In working with our aging parents, we encounter predictable dilemmas with no easy way out. Here is a personal story that echoes a common theme I hear about from adult children.
As my mother approached 90 and despite increasing frailty and responsibilities for my special needs brother, she simply refused any assistance. Every approach was rejected. The best we could do was build support scaffolding around both of them for when the bottom fell out.
This went on for years. Airline flights, phone conversations, involvement of other family members, protracted conversations with our family lawyer, meetings with my brother’s caseworker, and endless strategy sessions with my wife all ended with the same outcome. It was my mother’s way or the highway.

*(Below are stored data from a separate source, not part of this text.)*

[src/rtl/grbf_pkg.sv]
// ----------------------------------------------------------------------------
// grbf_pkg
// Shared constants, command and status types and the exp table generator
// for the Gaussian RBF evaluator.
// ----------------------------------------------------------------------------
package grbf_pkg;

  localparam int MAX_CENTERS       = 256;
  localparam int EXP_TABLE_ENTRIES = 256;

  localparam logic [31:0] LN2_Q32      = 32'hB172_17F8;
  localparam logic [16:0] LOG2E_Q16    = 17'd94548;
  localparam int          SERIES_TERMS = 13;

  localparam logic [1:0] MODE_LOAD_CENTER = 2'd0;
  localparam logic [1:0] MODE_LOAD_WEIGHT = 2'd1;
  localparam logic [1:0] MODE_QUERY       = 2'd2;

  localparam logic CFG_ACTIVE_CENTERS = 1'b0;
  localparam logic CFG_KERNEL_WIDTH   = 1'b1;

  localparam logic [8:0]  ACTIVE_CENTERS_RST = 9'd193;
  localparam logic [31:0] KERNEL_WIDTH_RST   = 32'd65536;

  typedef struct packed {
    logic wr_center;
    logic wr_weight;
    logic wr_bias;
    logic start;
    logic issue;
    logic finish;
  } grbf_cmd_t;

  typedef struct packed {
    logic pipe_busy;
    logic out_free;
  } grbf_sts_t;

  // 2^-k/N in Q1.16 from x = k * 2^32 / N, series for exp(-x ln2)
  function automatic logic [16:0] exp_from_x(input logic [63:0] x);
    logic [63:0] z;
    logic [63:0] term;
    logic [63:0] pos;
    logic [63:0] neg;
    logic [63:0] r;
    z    = (x * {32'd0, LN2_Q32}) >> 32;
    term = 64'd1 << 32;
    pos  = term;
    neg  = 64'd0;
    for (int n = 1; n <= SERIES_TERMS; n++) begin
      term = ((term * z) >> 32) / 64'(n);
      if ((n % 2) == 1) begin
        neg = neg + term;
      end else begin
        pos = pos + term;
      end
    end
    r = ((pos - neg) + 64'd32768) >> 16;
    if (r > 64'd65536) begin
      r = 64'd65536;
    end
    return r[16:0];
  endfunction

endpackage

So we shored up the situation the best we could. Despite my mother’s objections, we purchased long term care insurance when she was in her late seventies. We petitioned the court so she and I could have co-guardianship of my brother. We got her to sign a Medical Power of Attorney. Then we waited.

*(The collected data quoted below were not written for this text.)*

File: config.mk
export PLATFORM = sky130hd
export DESIGN_NAME = rgb_gray_halfsize_ascii_art_unit
export DESIGN_NICKNAME = d
export VERILOG_FILES = /design/src/sv/rgha_pkg.sv /design/src/sv/rgha_ram.sv /design/src/sv/rgb_gray_halfsize_ascii_art_unit.sv
export SDC_FILE = /design/constraint.sdc
export NUM_CORES = 1
export LEC_CHECK = 0
export ABC_AREA = 0
export ABC_CLOCK_PERIOD_IN_PS = 7450
export BUFFER_PORTS_ARGS = -buffer_cell sky130_fd_sc_hd__clkbuf_2
export CAP_MARGIN = 20
export CORE_MARGIN = 2
export CORE_UTILIZATION = 63
export DETAILED_ROUTE_END_ITERATION = 16
export PLACE_DENSITY = 0.82
export SYNTH_ARGS = -nofsm -noshare
export SYNTH_HDL_FRONTEND = slang
export SYNTH_HIERARCHICAL = 1
export SYNTH_SLANG_ARGS = --single-unit
File: constraint.sdc
create_clock -name clock -period 7.45 [get_ports clock]
set_input_delay 1.49 -clock clock [delete_from_list [all_inputs] [get_ports clock]]
set_output_delay 1.49 -clock clock [all_outputs]
set_load 0.01 [all_outputs]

In 2006, she suffered a major stroke. She survived the stroke but had to be placed in nursing care due to a severe disability. My brother was moved to a foster care home for special needs adults.
Slowly we all dug our way out. Her house, my brother’s living arrangements, her long-term care benefits, and her medical care were just the tip of the transaction iceberg that needed ongoing attention. After making a heroic comeback from a devastating stroke, she passed away in April 2007.
The take away message for adult children is this:
1. Advance as far as you can go based on the personality and the nature of your relationship with the aging parent.
2. Retest the boundaries of that advance periodically even if they appear initially absolute. You never know when there is some give in the system.
3. Build the best scaffolding you can with what you have.
4. Keep asking yourself this question: What am I responsible for?
5. Draft a “When The Bottom Falls Out” list of the items that will require your management. Print it out and then start making weekly annotations. Your brain works better with a starter document. Pre-thinking about the house, the Medicare forms, the Power of Attorney steps, and so on will give you greater stability in the midst of the actual chaos.
6. Rethink what you know about the final mission of life. Most of what we are seeing in our aging parents is a need to maintain control in a world where all control is being taken away. Nothing is going to change that. It is not a rational need; it is simply a developmental task. We have all lived them in our own lives. The problem with the last one is how deeply it is connected to our family systems. However, knowing its true magnitude reduces the guilt over trying to craft a perfect ending or trying to control things that beyond anyone’s capabilities.